The 1880 South Carolina gubernatorial election was held on November 2, 1880 to select the governor of South Carolina. Johnson Hagood was nominated by the Democrats and ran against L. W. R. Blair, a Greenback-Labor candidate. Hagood easily won the general election and became the 80th governor of South Carolina.

==Democratic Convention==
In 1880, the state Democratic Party was split between the supporters of Wade Hampton and Martin Witherspoon Gary, although Hampton clearly commanded the respect and admiration of the party faithful. Therefore, to thwart a bid by Gary for the governorship, the state executive committee on March 10 announced that the state nominating convention would be held on June 1, a couple months before the anticipated date in August. Gary was viewed negatively during the spring because of his tirades against Hampton and the state Democrats hoped that an early convention would eliminate any possibility of Gary recovering his support.

At the convention in Columbia, a motion to proceed with nominations was immediately brought to a vote and it passed by a margin of 84 to 63. Unable to stop the nominating process and with little support, Gary refused to let his name be nominated for governor so as to avoid the embarrassment of an overwhelming defeat. Johnson Hagood, a conservative Democrat, was nominated for governor by acclamation.

==Republican Convention==
The state Republicans held their convention in early September and the sentiment of the delegates heading into the convention was to mount an all-out attempt on the state offices. Led by Thomas E. Miller and other notable black leaders, they reasoned that although they might not win, it would maintain the cohesion and organization of the state party. However, as in the previous gubernatorial election, the party leaders stressed the futility of launching a statewide campaign. Nevertheless, a special committee was created to discuss the issue.

The committee not only reported that nominations for statewide offices should be made but also formulated a state ticket. On the ticket for governor was John Winsmith, an elderly white native South Carolinian from Spartanburg, and Thomas E. Miller for lieutenant governor. Other men of vague character made up the rest of the ticket and objections were made as to the lack of quality men on the ticket. The chairman of the committee responded that it was the best that they could do and more respectable Republicans refused to be nominated.

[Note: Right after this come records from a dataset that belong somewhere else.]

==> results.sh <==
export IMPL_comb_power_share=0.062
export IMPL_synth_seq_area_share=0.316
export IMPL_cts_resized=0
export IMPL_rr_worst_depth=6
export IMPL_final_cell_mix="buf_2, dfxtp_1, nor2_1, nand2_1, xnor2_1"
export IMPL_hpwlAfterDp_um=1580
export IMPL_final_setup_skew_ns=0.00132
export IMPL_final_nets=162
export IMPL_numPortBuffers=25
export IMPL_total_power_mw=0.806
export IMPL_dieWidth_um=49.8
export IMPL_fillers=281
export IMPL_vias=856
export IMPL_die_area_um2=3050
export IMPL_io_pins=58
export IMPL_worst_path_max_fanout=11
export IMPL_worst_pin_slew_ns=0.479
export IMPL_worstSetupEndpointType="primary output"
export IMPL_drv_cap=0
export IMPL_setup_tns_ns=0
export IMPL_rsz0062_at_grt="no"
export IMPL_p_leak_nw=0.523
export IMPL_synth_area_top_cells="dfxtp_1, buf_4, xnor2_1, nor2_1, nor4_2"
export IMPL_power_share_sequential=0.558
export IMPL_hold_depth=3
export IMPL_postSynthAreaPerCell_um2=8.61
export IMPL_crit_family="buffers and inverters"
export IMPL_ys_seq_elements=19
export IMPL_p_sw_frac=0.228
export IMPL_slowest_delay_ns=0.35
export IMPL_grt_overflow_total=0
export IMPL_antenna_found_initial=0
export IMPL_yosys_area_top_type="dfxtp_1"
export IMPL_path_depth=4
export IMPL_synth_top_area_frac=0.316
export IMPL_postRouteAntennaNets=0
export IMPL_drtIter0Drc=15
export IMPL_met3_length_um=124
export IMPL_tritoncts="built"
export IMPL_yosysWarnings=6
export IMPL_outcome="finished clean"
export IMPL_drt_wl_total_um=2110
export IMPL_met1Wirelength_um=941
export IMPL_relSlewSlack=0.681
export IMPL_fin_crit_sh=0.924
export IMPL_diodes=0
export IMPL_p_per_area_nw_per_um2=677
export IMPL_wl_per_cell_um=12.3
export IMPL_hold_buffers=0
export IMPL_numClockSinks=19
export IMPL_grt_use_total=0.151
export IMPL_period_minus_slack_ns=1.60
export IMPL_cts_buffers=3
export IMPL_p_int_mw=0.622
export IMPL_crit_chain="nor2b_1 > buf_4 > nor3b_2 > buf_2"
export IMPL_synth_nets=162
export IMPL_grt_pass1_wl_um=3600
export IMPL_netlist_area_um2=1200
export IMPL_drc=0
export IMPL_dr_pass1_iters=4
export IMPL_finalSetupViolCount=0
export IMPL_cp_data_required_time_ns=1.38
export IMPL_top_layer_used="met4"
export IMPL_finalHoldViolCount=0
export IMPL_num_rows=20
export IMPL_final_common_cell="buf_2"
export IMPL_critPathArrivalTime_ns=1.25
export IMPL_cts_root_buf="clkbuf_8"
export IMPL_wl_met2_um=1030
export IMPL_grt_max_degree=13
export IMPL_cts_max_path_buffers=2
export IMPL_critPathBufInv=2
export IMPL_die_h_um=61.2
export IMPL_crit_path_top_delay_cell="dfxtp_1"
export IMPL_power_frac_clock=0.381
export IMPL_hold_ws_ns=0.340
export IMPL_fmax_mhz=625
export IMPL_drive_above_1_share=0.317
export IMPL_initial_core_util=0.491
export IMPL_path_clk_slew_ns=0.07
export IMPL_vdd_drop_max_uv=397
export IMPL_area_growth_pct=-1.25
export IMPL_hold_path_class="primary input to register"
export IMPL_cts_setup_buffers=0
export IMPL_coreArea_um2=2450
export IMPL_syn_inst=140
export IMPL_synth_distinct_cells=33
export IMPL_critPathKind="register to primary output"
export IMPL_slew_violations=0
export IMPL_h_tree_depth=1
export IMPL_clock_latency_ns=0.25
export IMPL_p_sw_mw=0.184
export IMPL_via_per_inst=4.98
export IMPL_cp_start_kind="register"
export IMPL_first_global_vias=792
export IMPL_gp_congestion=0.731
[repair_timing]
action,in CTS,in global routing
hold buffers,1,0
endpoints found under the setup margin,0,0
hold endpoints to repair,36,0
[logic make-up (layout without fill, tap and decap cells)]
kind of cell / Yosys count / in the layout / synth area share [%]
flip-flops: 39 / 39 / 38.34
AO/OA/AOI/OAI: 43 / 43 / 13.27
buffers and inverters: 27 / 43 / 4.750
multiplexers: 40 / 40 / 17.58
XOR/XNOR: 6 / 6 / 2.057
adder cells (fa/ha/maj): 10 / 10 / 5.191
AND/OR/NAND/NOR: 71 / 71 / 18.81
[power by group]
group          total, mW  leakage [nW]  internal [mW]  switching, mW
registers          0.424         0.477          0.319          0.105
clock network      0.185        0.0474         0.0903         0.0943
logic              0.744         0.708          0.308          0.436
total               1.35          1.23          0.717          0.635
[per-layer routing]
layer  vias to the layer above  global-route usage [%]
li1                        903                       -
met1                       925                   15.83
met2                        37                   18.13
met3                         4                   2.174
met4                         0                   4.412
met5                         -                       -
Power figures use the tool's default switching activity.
===== config.mk =====
export PLATFORM = sky130hd
export DESIGN_NAME = dacc_core
export DESIGN_NICKNAME = d
export VERILOG_FILES = /design/src/rtl/dacc_pkg.sv /design/src/rtl/dacc_bcd_addsub.sv /design/src/rtl/dacc_bcd_inc.sv /design/src/rtl/dacc_ctrl.sv /design/src/rtl/dacc_core.sv
export SDC_FILE = /design/constraint.sdc
export NUM_CORES = 1
export LEC_CHECK = 0
export ABC_AREA = 1
export BUFFER_PORTS_ARGS = -buffer_cell sky130_fd_sc_hd__buf_2
export CAP_MARGIN = 0
export CELL_PAD_IN_SITES_DETAIL_PLACEMENT = 1
export CELL_PAD_IN_SITES_GLOBAL_PLACEMENT = 2
export CORE_UTILIZATION = 25
export DETAILED_ROUTE_END_ITERATION = 16
export PLACE_DENSITY_LB_ADDON = 0.08
export SETUP_SLACK_MARGIN = 0.4
export SLEW_MARGIN = 0
export SYNTH_ARGS = -nofsm -noshare
export SYNTH_HDL_FRONTEND = slang
export SYNTH_SLANG_ARGS = --single-unit

===== constraint.sdc =====
create_clock -name clk -period 13.1 [get_ports clk]
set_input_delay 2.62 -clock clk [delete_from_list [all_inputs] [get_ports clk]]
set_output_delay 2.62 -clock clk [all_outputs]
set_load 0.1 [all_outputs]
## src/rtl/fspd_pkg.sv

```systemverilog
package fspd_pkg;

    typedef enum logic {
        PS_DOWN = 1'b0,
        PS_UP   = 1'b1
    } pstate_e;

    typedef struct packed {
        logic tx_rise;
        logic rx_rise;
    } fs_edges_t;

    // width able to hold values 0..n
    function automatic int unsigned cw(input int unsigned n);
        return (n < 2) ? 1 : $clog2(n + 1);
    endfunction

endpackage

```

## src/rtl/fspd_pin_mon.sv

```systemverilog
module fspd_pin_mon #(
    parameter int unsigned SYNC_STAGES = 2,
    parameter int unsigned TOGGLE_WIN  = 64
) (
    input  logic clk,
    input  logic rst,
    input  logic pdn_pin,
    output logic allow
);
    localparam int unsigned WW = fspd_pkg::cw(TOGGLE_WIN);
    localparam logic [WW-1:0] WIN_V = WW'(TOGGLE_WIN);

    logic [SYNC_STAGES-1:0] sync_q;
    logic                   pin_s;
    logic                   pin_q;
    logic                   pin_edge;
    logic [WW-1:0]          since_edge;
    logic                   toggling;

    always_ff @(posedge clk) begin
        if (rst) begin
            sync_q <= '0;
        end else begin
            sync_q <= {sync_q[SYNC_STAGES-2:0], pdn_pin};
        end
    end

    assign pin_s    = sync_q[SYNC_STAGES-1];
    assign pin_edge = pin_s ^ pin_q;

    always_ff @(posedge clk) begin
        if (rst) begin
            pin_q      <= 1'b0;
            since_edge <= WIN_V;
        end else begin
            pin_q <= pin_s;
            if (pin_edge) begin
                since_edge <= '0;
            end else if (since_edge != WIN_V) begin
                since_edge <= since_edge + 1'b1;
            end
        end
    end

    assign toggling = pin_edge | (since_edge < WIN_V);
    assign allow    = ~pin_s | toggling;

endmodule

```

## src/rtl/fspd_activity.sv

```systemverilog
module fspd_activity #(
    parameter int unsigned IDLE_CYCLES = 2048
) (
    input  logic                clk,
    input  logic                rst,
    input  logic                fs_tx,
    input  logic                fs_rx,
    input  logic                run,
    output fspd_pkg::fs_edges_t edges,
    output logic                expire
);
    localparam int unsigned CW = fspd_pkg::cw(IDLE_CYCLES);
    localparam logic [CW-1:0] LAST = CW'(IDLE_CYCLES - 1);

    logic          tx_q;
    logic          rx_q;
    logic          any_rise;
    logic [CW-1:0] gap_cnt;

    always_ff @(posedge clk) begin
        if (rst) begin
            tx_q <= 1'b0;
            rx_q <= 1'b0;
        end else begin
            tx_q <= fs_tx;
            rx_q <= fs_rx;
        end
    end

    assign edges.tx_rise = fs_tx & ~tx_q;
    assign edges.rx_rise = fs_rx & ~rx_q;
    assign any_rise      = edges.tx_rise | edges.rx_rise;

    always_ff @(posedge clk) begin
        if (rst || !run || any_rise) begin
            gap_cnt <= '0;
        end else if (gap_cnt != LAST) begin
            gap_cnt <= gap_cnt + 1'b1;
        end
    end

    assign expire = run & ~any_rise & (gap_cnt == LAST);

    // a timeout is only reported after the full gap has been counted
    a_r5_expire_after_gap: assert property (@(posedge clk) disable iff (rst)
        expire |-> $past(run) && !$past(any_rise));

endmodule

```

## src/rtl/fspd_txgate.sv

```systemverilog
module fspd_txgate #(
    parameter int unsigned HOLD_FRAMES = 2
) (
    input  logic clk,
    input  logic rst,
    input  logic up,
    input  logic wake,
    input  logic tx_rise,
    output logic permit
);
    localparam int unsigned HW = fspd_pkg::cw(HOLD_FRAMES);
    localparam logic [HW-1:0] HOLD_V = HW'(HOLD_FRAMES);

    logic [HW-1:0] frames;

    always_ff @(posedge clk) begin
        if (rst) begin
            frames <= '0;
        end else if (wake) begin
            frames <= tx_rise ? HW'(1) : '0;
        end else if (!up) begin
            frames <= '0;
        end else if (tx_rise && frames != HOLD_V) begin
            frames <= frames + 1'b1;
        end
    end

    assign permit = up & (frames == HOLD_V);

    // the permit only opens at an edge that counted a transmit frame
    a_r6_open_on_tx_frame: assert property (@(posedge clk) disable iff (rst)
        $rose(permit) |-> $past(tx_rise));

endmodule

```

## src/rtl/fspd_ctrl.sv

```systemverilog
module fspd_ctrl #(
    parameter int unsigned IDLE_CYCLES = 2048,
    parameter int unsigned TOGGLE_WIN  = 64,
    parameter int unsigned SYNC_STAGES = 2,
    parameter int unsigned HOLD_FRAMES = 2
) (
    input  logic clk,
    input  logic rst,
    input  logic pdn_pin,
    input  logic fs_tx,
    input  logic fs_rx,
    output logic power_good,
    output logic tx_permit
);
    import fspd_pkg::*;

    pstate_e   state_q;
    pstate_e   state_d;
    logic      allow;
    fs_edges_t edges;
    logic      any_rise;
    logic      expire;
    logic      wake;
    logic      rst_q;

    fspd_pin_mon #(
        .SYNC_STAGES (SYNC_STAGES),
        .TOGGLE_WIN  (TOGGLE_WIN)
    ) u_pin (
        .clk     (clk),
        .rst     (rst),
        .pdn_pin (pdn_pin),
        .allow   (allow)
    );

    fspd_activity #(
        .IDLE_CYCLES (IDLE_CYCLES)
    ) u_act (
        .clk    (clk),
        .rst    (rst),
        .fs_tx  (fs_tx),
        .fs_rx  (fs_rx),
        .run    (power_good),
        .edges  (edges),
        .expire (expire)
    );

    assign any_rise = edges.tx_rise | edges.rx_rise;
    assign wake     = (state_q == PS_DOWN) & allow & any_rise;

    always_comb begin
        state_d = state_q;
        if (!allow) begin
            state_d = PS_DOWN;
        end else if (wake) begin
            state_d = PS_UP;
        end else if (state_q == PS_UP && expire) begin
            state_d = PS_DOWN;
        end
    end

    always_ff @(posedge clk) begin
        if (rst) begin
            state_q <= PS_DOWN;
        end else begin
            state_q <= state_d;
        end
    end

    assign power_good = (state_q == PS_UP);

    fspd_txgate #(
        .HOLD_FRAMES (HOLD_FRAMES)
    ) u_gate (
        .clk     (clk),
        .rst     (rst),
        .up      (power_good),
        .wake    (wake),
        .tx_rise (edges.tx_rise),
        .permit  (tx_permit)
    );

    always_ff @(posedge clk) begin
        rst_q <= rst;
    end

    // outputs are quiet right after reset
    always_ff @(posedge clk) begin
        if (rst_q) begin
            a_r1_reset_quiet: assert (!power_good && !tx_permit);
        end
    end

    // a permitted frame-sync edge wakes the core
    a_r2_wake_on_edge: assert property (@(posedge clk) disable iff (rst)
        (!power_good && allow && any_rise) |=> power_good);

    // a blocking pin level takes the core down
    a_r3_pin_forces_down: assert property (@(posedge clk) disable iff (rst)
        !allow |=> !power_good);

    // a frame-sync edge while powered keeps the core up
    a_r5_edge_keeps_up: assert property (@(posedge clk) disable iff (rst)
        (power_good && allow && any_rise) |=> power_good);

    // the transmit permit needs power
    a_r7_permit_needs_power: assert property (@(posedge clk) disable iff (rst)
        tx_permit |-> power_good);

endmodule

```
`src/rtl/stp_pkg.sv`:
```
package stp_pkg;
  localparam int ADDR_W    = 3;
  localparam int ADDR_OP   = 0;
  localparam int ADDR_SID  = 1;
  localparam int ADDR_KEY  = 2;
  localparam int ADDR_DATA = 3;
  localparam int BUSY_BIT  = 15;
  localparam int VALID_BIT = 12;

  localparam logic [2:0] OP_LOAD = 3'd1;
  localparam logic [2:0] OP_NEXT = 3'd2;

  typedef struct packed {
    logic startScan;
    logic execLoad;
    logic hit;
    logic miss;
    logic advance;
  } stpStrobe_t;
endpackage

```
`src/rtl/stp_ctrl.sv`:
```
module stp_ctrl
  import stp_pkg::*;
(
  input  logic       clk,
  input  logic       rstN,
  input  logic       cmdStart,
  input  logic [2:0] cmdCode,
  input  logic       cursorValid,
  input  logic       cursorTop,
  output stpStrobe_t strobe,
  output logic       busy
);
  typedef enum logic [1:0] {S_IDLE, S_LOAD, S_SCAN, S_FINISH} state_t;
  state_t state, stateNext;

  always_comb begin
    strobe    = '0;
    stateNext = state;
    unique case (state)
      S_IDLE: if (cmdStart) begin
        if (cmdCode == OP_LOAD) stateNext = S_LOAD;
        else if (cmdCode == OP_NEXT) begin
          strobe.startScan = 1'b1;
          stateNext        = S_SCAN;
        end else stateNext = S_FINISH;
      end
      S_LOAD: begin
        strobe.execLoad = 1'b1;
        stateNext       = S_IDLE;
      end
      S_SCAN: begin
        if (cursorValid) begin
          strobe.hit = 1'b1;
          stateNext  = S_IDLE;
        end else if (cursorTop) begin
          strobe.miss = 1'b1;
          stateNext   = S_IDLE;
        end else strobe.advance = 1'b1;
      end
      default: stateNext = S_IDLE;
    endcase
  end

  always_ff @(posedge clk) begin
    if (!rstN) state <= S_IDLE;
    else       state <= stateNext;
  end

  assign busy = (state != S_IDLE);
endmodule

```
`src/rtl/stp_datapath.sv`:
```
module stp_datapath
  import stp_pkg::*;
#(
  parameter int NUM_SID   = 64,
  parameter int NUM_PORTS = 16,
  localparam int IW = $clog2(NUM_SID),
  localparam int SW = 2 * NUM_PORTS
) (
  input  logic              clk,
  input  logic              rstN,
  input  logic              wrEn,
  input  logic [ADDR_W-1:0] wrAddr,
  input  logic [15:0]       wrData,
  input  logic [ADDR_W-1:0] rdAddr,
  output logic [15:0]       rdData,
  input  logic              busy,
  input  stpStrobe_t        strobe,
  output logic              cmdStart,
  output logic [2:0]        cmdCode,
  output logic              cursorValid,
  output logic              cursorTop,
  output logic [IW-1:0]     sidReg,
  output logic              keyValid,
  output logic [SW-1:0]     dataFlat
);
  localparam int NDATA = (NUM_PORTS + 7) / 8;
  localparam int DW    = NDATA * 16;
  localparam logic [IW-1:0] TOP = IW'(NUM_SID - 1);

  logic [2:0]    lastOp;
  logic [IW-1:0] cursor;
  logic [NUM_SID-1:0] tblValid;
  logic [SW-1:0] tblState [NUM_SID];
  logic [DW-1:0] dataWide, merged;
  logic          hostWr;

  assign hostWr   = wrEn && !busy;
  assign cmdStart = hostWr && (wrAddr == ADDR_W'(ADDR_OP)) && wrData[BUSY_BIT];
  assign cmdCode  = wrData[2:0];
  assign dataWide = DW'(dataFlat);

  assign cursorValid = tblValid[cursor];
  assign cursorTop   = (cursor == TOP);

  always_comb begin
    merged = dataWide;
    for (int k = 0; k < NDATA; k++)
      if (hostWr && wrAddr == ADDR_W'(ADDR_DATA + k))
        merged[k*16 +: 16] = wrData;
  end

  always_ff @(posedge clk) begin
    if (!rstN) begin
      sidReg   <= '0;
      keyValid <= 1'b0;
      dataFlat <= '0;
      lastOp   <= '0;
      cursor   <= '0;
      tblValid <= '0;
    end else begin
      if (hostWr) begin
        if (wrAddr == ADDR_W'(ADDR_OP))  lastOp   <= wrData[2:0];
        if (wrAddr == ADDR_W'(ADDR_SID)) sidReg   <= wrData[IW-1:0];
        if (wrAddr == ADDR_W'(ADDR_KEY)) keyValid <= wrData[VALID_BIT];
        dataFlat <= merged[SW-1:0];
      end
      if (strobe.startScan) cursor <= (sidReg == TOP) ? '0 : sidReg + 1'b1;
      if (strobe.advance)   cursor <= cursor + 1'b1;
      if (strobe.hit) begin
        sidReg   <= cursor;
        keyValid <= 1'b1;
        dataFlat <= tblState[cursor];
      end
      if (strobe.miss) begin
        keyValid <= 1'b0;
        dataFlat <= '0;
      end
      if (strobe.execLoad) tblValid[sidReg] <= keyValid;
    end
  end

  always_ff @(posedge clk) begin
    if (strobe.execLoad) tblState[sidReg] <= keyValid ? dataFlat : '0;
  end

  always_comb begin
    rdData = '0;
    if (rdAddr == ADDR_W'(ADDR_OP))  rdData = {busy, 12'b0, lastOp};
    if (rdAddr == ADDR_W'(ADDR_SID)) rdData = 16'(sidReg);
    if (rdAddr == ADDR_W'(ADDR_KEY)) rdData[VALID_BIT] = keyValid;
    for (int k = 0; k < NDATA; k++)
      if (rdAddr == ADDR_W'(ADDR_DATA + k)) rdData = dataWide[k*16 +: 16];
  end
endmodule

```
`src/rtl/stp_state_table.sv`:
```
module stp_state_table
  import stp_pkg::*;
#(
  parameter int NUM_SID   = 64,
  parameter int NUM_PORTS = 16
) (
  input  logic        clk,
  input  logic        rstN,
  input  logic        wrEn,
  input  logic [2:0]  wrAddr,
  input  logic [15:0] wrData,
  input  logic [2:0]  rdAddr,
  output logic [15:0] rdData
);
  localparam int IW = $clog2(NUM_SID);
  localparam int SW = 2 * NUM_PORTS;

  stpStrobe_t    strobe;
  logic          busy, cmdStart, cursorValid, cursorTop, keyValid;
  logic [2:0]    cmdCode;
  logic [IW-1:0] sidReg;
  logic [SW-1:0] dataFlat;

  stp_ctrl u_ctrl (
    .clk(clk), .rstN(rstN), .cmdStart(cmdStart), .cmdCode(cmdCode),
    .cursorValid(cursorValid), .cursorTop(cursorTop),
    .strobe(strobe), .busy(busy)
  );

  stp_datapath #(.NUM_SID(NUM_SID), .NUM_PORTS(NUM_PORTS)) u_dp (
    .clk(clk), .rstN(rstN), .wrEn(wrEn), .wrAddr(wrAddr), .wrData(wrData),
    .rdAddr(rdAddr), .rdData(rdData), .busy(busy), .strobe(strobe),
    .cmdStart(cmdStart), .cmdCode(cmdCode), .cursorValid(cursorValid),
    .cursorTop(cursorTop), .sidReg(sidReg), .keyValid(keyValid),
    .dataFlat(dataFlat)
  );
endmodule

```
`config.mk`:
```
export PLATFORM = sky130hd
export DESIGN_NAME = stp_state_table
export DESIGN_NICKNAME = d
export VERILOG_FILES = /design/src/rtl/stp_pkg.sv /design/src/rtl/stp_ctrl.sv /design/src/rtl/stp_datapath.sv /design/src/rtl/stp_state_table.sv
export SDC_FILE = /design/constraint.sdc
export NUM_CORES = 2
export LEC_CHECK = 0
export BUFFER_PORTS_ARGS = -buffer_cell sky130_fd_sc_hd__buf_2
export CAP_MARGIN = 20
export CORE_ASPECT_RATIO = 1.25
export CORE_UTILIZATION = 41
export DETAILED_ROUTE_END_ITERATION = 7
export SLEW_MARGIN = 0
export SYNTH_ARGS = -nofsm -noshare
export SYNTH_HDL_FRONTEND = slang
export SYNTH_HIERARCHICAL = 1
export SYNTH_SLANG_ARGS = --single-unit
```
`constraint.sdc`:
```
create_clock -name clk -period 11.45 [get_ports clk]
set_input_delay 1.7175 -clock clk [delete_from_list [all_inputs] [get_ports clk]]
set_output_delay 1.7175 -clock clk [all_outputs]
set_load 0.01 [all_outputs]
```
==> impl_results.md <==
- Run status: complete, no violations
- Internal power of the cells: approximately 0.012 W
- Count of fill cells added during filler insertion: between 15,000 and 20,000
- Power per standard cell area: approximately 160 nW/µm²
- Number of enable flip-flop cells after synthesis: 2,048
- Final critical-path share of the clock period: 43.8%
- Count of placed standard cells in the final layout, fillers left out: approximately 7,000
- Peak supply drop: 0.160 mV
- Synth Net Count: about 4,000
- Ordered list of cells on the worst path: buf_2, nor2b_1, nor2b_1, buf_4, a22o_1, buf_2
- Most common library cell in the layout ignoring fill and taps: sky130_fd_sc_hd__edfxtp_1
- DRT antenna net count: 0
- Chip height: ~510 µm
- Aggregate negative setup slack: 0 ps
- Sequential share of the synthesized area: 75.9%
- Sequential cell fraction of total power: 55.6%
- Synthesized netlist cell count: 4,043
- TritonCTS buffer count: approximately 200
- Cell with the largest stage delay on the worst path: sky130_fd_sc_hd__nor2b_1
- Reported max-cap violation count: 0
- Average footprint of a synthesized cell: around 21 µm²
- Placeable Area: 204,000 µm²
- Worst hold margin: between 400 and 500 ps
- Input/output buffers: 40
- Effective utilization at floorplan: about two fifths
- Actual slew at the worst max-slew pin: between 1000 and 1500 ps
- Switching part of the total power: between 10% and 20%
- Critical path's top delay family: buffers and inverters
- Final net count: around 4,200
- Bufs on Longest Clock Path: 3
- Antenna violations before repair: 13
- Worst relative slew slack: between 20% and 30%
- Final Skew: 31.1 ps
- Number of vias after detailed routing: approximately 43,000
- Buffer count from post-CTS setup fixing: 0
- Area of all placed cells without fillers: around 95,000 µm²
- Crit path launch type: input port
- Required @ worst endpoint: ~9700 ps
- Clock edge transition at the registers on the reported setup and hold paths: around 60 ps
- Standard cell area after detailed placement: roughly 90,000 µm²
- Reported leakage power: approximately 24 nW
- Wire length of the first global-routing pass: about 330,000 µm
- Total GRT Usage: between 20% and 30%
- Number of resized instances in the post-cts repair step: 0
- Switching power summed over all nets: between 0.003 and 0.004 W
- Signed area change from the synthesized netlist to the final layout: 13.1%
- Worst setup path class: in -> out
- Master cell of the clock root buffer: sky130_fd_sc_hd__clkbuf_16
- Average wire per cell in the routed design: 34.1 µm
- Worst Hold Class: reg -> reg
- Setup repair after global routing missed its margin: false
- Primary FF master, synth: sky130_fd_sc_hd__edfxtp_1
- Hold violation count in the final report: 0
- Pin count of the biggest net entering global routing: roughly 110
- Largest fanout on the critical path: 7
- Fraction of final layout cells sized beyond drive strength 1: approximately a quarter
- Clock network power share: a little over two fifths
- Setup slack at placement: ~6100 ps
- Max Transition Viols Final: 0
- Highest Clock Rate: 199 MHz
- Number of vias per cell: between 6 and 7
- Combined buffer and inverter count along the critical path: 3
- Die X-Extent: approximately 410 µm
- Maximum single-stage delay on the critical path: between 300 and 400 ps
- Cell count after placement: between 6,000 and 7,000
- Data arrival time at the worst-slack endpoint: 3300 ps
- Number of global-route vias before repair: about 43,000
- Synth Warn #: 6
- Total die area: a little over 200,000 µm²
- Number of distinct standard cells referenced by the synthesized netlist: 65
- Count of pins on the block boundary: 41
- Setup-failing EPs final: 0
- Sink Count: roughly 2,200
- Number of rows created at floorplan: around 190
- Cell area after technology mapping: about 84,000 µm²
- Minimum setup slack in the final design: 6430 ps
- Combinational fraction of design power: about 1.1%
- Register bit count reported by yosys: ~2,200
- Placer congestion estimate: approximately 0.88
- Total global routing overflow: 0
- Async set-reset flop share out of synthesis: 0%
- Detailed-routing iteration count for the pre-antenna-repair pass: 5
- Insertion delay to the later sink of the worst-skew pair: about 840 ps
- Endpoint type of the worst setup path: primary output
- Shortest period the worst path allows: roughly 5000 ps
- Top library cells by usage in the layout, fill and taps aside: sky130_fd_sc_hd__edfxtp_1 (2,048), sky130_fd_sc_hd__mux4_2 (538), sky130_fd_sc_hd__clkbuf_16 (202)
- TritonCTS clock tree: built
- DRC violations left: 0
- Routed WL: around 240,000 µm
- Starting DRT DRC Count: 5,205
- Hold_buf cts: 0
- Maximum level of the CTS H-tree: 4
- Sum of net half-perimeters after detailed placement: between 100,000 and 150,000 µm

Robert B. Elliott, chairman of the state Republican party, then took the floor and reiterated the same arguments against nominations that he made in 1878. He stated that nominating a statewide ticket would only serve to incite the Democrats to wage an aggressive campaign which would ruin the chances of the Republican presidential candidate in the state. Furthermore, if the Republicans simply waited in the shadows, the Democrats would eventually be wreaked by internal dissension because the primary reason for Democratic unity was Republican opposition.

Elliott compared the situation of the Democrats to that of the Republicans during Reconstruction, how the splintering campaigns by the Independent Republicans in 1872 and 1874 caused the eventual downfall of the regular Republicans in 1876. He pointed out the rise of agrarian dissatisfaction in the state by the organization of a Greenback party as the beginning of the breakup of the Democratic party.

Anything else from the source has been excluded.